▶ _What is needed_:
Please transcribe exactly, and only, the lines of the data below between the line holding "[src/hw/rtl/assert_macros.svh]" and the line holding "CHECK_NEXT(label, clk, rst, cond, expr) \", inclusive.

▶ _Collected data entries_:
■ ■ ■ ■ ■ ■ ■
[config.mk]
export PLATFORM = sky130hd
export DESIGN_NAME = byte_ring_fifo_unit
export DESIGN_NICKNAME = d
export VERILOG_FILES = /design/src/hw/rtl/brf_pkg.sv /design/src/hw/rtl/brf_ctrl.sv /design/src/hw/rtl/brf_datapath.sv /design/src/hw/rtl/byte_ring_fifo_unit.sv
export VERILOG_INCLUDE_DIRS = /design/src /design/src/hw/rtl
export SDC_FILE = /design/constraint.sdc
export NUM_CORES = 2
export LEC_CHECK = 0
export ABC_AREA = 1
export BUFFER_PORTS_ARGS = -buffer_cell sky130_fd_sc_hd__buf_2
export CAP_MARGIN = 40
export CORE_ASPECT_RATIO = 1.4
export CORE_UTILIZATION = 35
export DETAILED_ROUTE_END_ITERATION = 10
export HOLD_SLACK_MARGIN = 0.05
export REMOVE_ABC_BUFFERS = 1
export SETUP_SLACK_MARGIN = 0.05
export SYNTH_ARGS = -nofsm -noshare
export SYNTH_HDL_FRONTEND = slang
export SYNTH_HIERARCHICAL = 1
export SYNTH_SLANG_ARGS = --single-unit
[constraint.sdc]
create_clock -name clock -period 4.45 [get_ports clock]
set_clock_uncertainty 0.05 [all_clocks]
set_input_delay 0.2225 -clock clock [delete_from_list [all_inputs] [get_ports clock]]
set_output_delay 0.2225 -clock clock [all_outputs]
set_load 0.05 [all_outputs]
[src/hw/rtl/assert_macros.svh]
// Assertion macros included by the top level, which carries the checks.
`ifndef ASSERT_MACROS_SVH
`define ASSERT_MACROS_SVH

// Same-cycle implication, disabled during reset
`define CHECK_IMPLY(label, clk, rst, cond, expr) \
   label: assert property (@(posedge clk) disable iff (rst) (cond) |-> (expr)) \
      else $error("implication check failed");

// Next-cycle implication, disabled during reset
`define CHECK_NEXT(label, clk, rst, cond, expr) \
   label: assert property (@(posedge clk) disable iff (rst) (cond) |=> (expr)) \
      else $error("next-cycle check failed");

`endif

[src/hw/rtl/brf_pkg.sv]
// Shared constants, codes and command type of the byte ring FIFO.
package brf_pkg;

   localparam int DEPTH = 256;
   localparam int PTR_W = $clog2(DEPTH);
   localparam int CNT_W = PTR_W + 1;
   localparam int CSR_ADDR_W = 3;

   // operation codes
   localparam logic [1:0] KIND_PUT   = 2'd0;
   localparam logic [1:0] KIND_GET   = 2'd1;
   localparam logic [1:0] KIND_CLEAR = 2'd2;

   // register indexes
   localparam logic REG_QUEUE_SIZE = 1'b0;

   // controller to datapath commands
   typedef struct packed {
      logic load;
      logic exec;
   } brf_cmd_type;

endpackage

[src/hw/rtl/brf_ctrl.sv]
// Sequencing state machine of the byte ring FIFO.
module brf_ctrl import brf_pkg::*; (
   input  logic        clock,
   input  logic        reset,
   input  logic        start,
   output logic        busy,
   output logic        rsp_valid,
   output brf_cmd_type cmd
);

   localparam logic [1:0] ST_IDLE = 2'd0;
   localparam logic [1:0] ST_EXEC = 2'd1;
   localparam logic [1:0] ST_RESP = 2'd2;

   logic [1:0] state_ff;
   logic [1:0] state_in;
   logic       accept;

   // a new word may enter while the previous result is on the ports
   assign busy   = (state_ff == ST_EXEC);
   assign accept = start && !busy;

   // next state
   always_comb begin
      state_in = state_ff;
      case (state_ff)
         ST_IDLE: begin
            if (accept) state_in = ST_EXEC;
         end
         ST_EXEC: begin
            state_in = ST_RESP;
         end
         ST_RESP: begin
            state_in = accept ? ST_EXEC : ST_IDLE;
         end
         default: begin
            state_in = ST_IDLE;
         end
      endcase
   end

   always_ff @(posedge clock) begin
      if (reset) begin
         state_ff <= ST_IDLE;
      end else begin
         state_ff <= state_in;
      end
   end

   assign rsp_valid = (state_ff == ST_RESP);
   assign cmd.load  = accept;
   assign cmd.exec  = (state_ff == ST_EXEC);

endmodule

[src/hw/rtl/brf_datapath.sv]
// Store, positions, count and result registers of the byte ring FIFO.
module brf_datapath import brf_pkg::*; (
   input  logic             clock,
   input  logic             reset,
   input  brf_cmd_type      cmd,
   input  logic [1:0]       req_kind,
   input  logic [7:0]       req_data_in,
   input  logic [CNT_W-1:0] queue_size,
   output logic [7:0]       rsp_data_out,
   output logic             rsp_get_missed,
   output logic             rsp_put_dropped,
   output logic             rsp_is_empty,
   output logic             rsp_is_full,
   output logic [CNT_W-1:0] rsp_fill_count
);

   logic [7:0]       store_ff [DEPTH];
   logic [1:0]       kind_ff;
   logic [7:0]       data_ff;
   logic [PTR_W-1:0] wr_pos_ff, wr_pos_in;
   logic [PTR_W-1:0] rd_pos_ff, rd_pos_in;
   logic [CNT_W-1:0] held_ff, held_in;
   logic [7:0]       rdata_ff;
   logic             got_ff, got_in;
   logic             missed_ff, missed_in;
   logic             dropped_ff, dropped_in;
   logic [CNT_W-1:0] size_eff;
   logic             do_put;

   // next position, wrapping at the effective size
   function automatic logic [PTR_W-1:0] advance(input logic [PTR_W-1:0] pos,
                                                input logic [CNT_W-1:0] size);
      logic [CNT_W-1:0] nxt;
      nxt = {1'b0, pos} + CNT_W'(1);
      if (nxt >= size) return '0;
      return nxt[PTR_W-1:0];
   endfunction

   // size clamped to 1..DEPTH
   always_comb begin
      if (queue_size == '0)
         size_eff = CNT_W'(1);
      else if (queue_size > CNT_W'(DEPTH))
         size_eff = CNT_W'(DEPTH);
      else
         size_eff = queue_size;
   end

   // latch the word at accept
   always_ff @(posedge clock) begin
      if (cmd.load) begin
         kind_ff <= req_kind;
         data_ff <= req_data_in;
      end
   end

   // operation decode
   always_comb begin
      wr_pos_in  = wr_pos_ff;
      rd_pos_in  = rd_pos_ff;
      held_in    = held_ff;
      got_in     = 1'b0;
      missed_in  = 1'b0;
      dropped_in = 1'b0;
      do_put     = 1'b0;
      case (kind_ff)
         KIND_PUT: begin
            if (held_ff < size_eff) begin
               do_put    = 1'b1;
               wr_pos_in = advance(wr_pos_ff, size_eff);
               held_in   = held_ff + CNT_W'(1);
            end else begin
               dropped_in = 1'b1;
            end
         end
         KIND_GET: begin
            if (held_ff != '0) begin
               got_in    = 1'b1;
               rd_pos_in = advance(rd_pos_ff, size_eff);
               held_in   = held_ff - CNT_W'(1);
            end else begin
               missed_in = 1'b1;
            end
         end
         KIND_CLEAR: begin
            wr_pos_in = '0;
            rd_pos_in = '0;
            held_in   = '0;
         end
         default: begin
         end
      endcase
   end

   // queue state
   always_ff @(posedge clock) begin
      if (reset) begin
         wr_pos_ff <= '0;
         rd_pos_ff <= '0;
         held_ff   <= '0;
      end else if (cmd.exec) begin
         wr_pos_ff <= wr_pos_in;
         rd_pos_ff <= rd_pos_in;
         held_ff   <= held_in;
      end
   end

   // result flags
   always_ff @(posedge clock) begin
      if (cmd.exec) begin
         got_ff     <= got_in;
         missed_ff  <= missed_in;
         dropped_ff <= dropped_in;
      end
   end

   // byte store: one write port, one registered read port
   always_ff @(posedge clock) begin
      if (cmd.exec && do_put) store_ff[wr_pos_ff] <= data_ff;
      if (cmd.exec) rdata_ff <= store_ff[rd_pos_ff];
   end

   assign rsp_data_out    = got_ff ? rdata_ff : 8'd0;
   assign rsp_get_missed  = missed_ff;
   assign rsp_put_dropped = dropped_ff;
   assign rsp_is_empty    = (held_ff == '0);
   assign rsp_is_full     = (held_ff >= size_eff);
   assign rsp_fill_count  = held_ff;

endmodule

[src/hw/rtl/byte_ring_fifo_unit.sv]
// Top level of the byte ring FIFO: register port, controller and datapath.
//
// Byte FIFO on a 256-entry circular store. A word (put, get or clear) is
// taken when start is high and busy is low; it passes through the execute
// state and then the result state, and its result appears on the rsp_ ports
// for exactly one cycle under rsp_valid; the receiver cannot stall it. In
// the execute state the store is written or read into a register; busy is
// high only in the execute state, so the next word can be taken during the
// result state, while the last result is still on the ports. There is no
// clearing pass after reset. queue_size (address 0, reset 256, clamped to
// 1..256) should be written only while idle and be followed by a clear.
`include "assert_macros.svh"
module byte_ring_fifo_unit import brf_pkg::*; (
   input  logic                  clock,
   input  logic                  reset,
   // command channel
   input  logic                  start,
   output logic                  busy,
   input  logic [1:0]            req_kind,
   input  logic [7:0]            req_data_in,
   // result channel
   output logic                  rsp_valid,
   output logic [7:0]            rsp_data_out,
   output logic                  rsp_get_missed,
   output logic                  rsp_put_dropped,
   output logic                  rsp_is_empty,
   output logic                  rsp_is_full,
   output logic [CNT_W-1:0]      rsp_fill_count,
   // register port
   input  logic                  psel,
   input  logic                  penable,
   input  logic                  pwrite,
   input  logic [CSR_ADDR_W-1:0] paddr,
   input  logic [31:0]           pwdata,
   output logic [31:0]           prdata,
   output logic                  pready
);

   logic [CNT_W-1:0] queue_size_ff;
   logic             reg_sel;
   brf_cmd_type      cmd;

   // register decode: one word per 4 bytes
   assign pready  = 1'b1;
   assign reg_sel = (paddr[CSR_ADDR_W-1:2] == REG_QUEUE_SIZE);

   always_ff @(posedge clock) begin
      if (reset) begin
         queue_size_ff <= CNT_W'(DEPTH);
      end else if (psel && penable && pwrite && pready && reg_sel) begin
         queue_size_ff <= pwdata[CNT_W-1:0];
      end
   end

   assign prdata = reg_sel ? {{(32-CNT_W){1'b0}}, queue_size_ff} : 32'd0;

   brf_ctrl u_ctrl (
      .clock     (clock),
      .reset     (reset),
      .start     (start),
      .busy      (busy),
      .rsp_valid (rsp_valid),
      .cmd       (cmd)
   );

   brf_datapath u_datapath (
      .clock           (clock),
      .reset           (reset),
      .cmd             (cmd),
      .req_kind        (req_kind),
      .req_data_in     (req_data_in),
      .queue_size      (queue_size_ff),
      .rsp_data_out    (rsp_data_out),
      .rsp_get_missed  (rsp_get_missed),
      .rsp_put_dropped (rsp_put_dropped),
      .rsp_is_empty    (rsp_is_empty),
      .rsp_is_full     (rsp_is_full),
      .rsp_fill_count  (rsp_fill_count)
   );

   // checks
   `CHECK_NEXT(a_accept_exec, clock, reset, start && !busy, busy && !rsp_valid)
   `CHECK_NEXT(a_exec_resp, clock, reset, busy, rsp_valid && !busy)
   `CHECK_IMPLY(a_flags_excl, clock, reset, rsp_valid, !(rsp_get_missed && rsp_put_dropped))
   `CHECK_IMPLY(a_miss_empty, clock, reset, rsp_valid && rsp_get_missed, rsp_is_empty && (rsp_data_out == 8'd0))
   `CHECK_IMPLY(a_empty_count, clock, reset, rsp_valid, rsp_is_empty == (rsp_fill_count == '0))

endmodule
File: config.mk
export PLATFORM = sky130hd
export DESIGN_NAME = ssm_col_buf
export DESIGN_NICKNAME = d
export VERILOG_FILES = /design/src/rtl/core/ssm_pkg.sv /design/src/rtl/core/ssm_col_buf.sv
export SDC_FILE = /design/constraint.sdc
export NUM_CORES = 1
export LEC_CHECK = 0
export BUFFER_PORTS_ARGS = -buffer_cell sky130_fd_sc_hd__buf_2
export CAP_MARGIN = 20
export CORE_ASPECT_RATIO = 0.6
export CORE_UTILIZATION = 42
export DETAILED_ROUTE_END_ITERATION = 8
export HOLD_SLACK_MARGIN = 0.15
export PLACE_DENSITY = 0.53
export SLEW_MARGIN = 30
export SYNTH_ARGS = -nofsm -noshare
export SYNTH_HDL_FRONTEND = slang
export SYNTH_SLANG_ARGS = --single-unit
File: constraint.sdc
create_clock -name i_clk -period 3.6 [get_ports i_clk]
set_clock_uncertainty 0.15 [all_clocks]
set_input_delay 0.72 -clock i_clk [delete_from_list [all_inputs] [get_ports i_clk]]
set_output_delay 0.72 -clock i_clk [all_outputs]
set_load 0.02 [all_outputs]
■ ■ ■ ■ ■ ■ ■
▶ _Reply to the task_:
[src/hw/rtl/assert_macros.svh]
// Assertion macros included by the top level, which carries the checks.
`ifndef ASSERT_MACROS_SVH
`define ASSERT_MACROS_SVH

// Same-cycle implication, disabled during reset
`define CHECK_IMPLY(label, clk, rst, cond, expr) \
   label: assert property (@(posedge clk) disable iff (rst) (cond) |-> (expr)) \
      else $error("implication check failed");

// Next-cycle implication, disabled during reset
`define CHECK_NEXT(label, clk, rst, cond, expr) \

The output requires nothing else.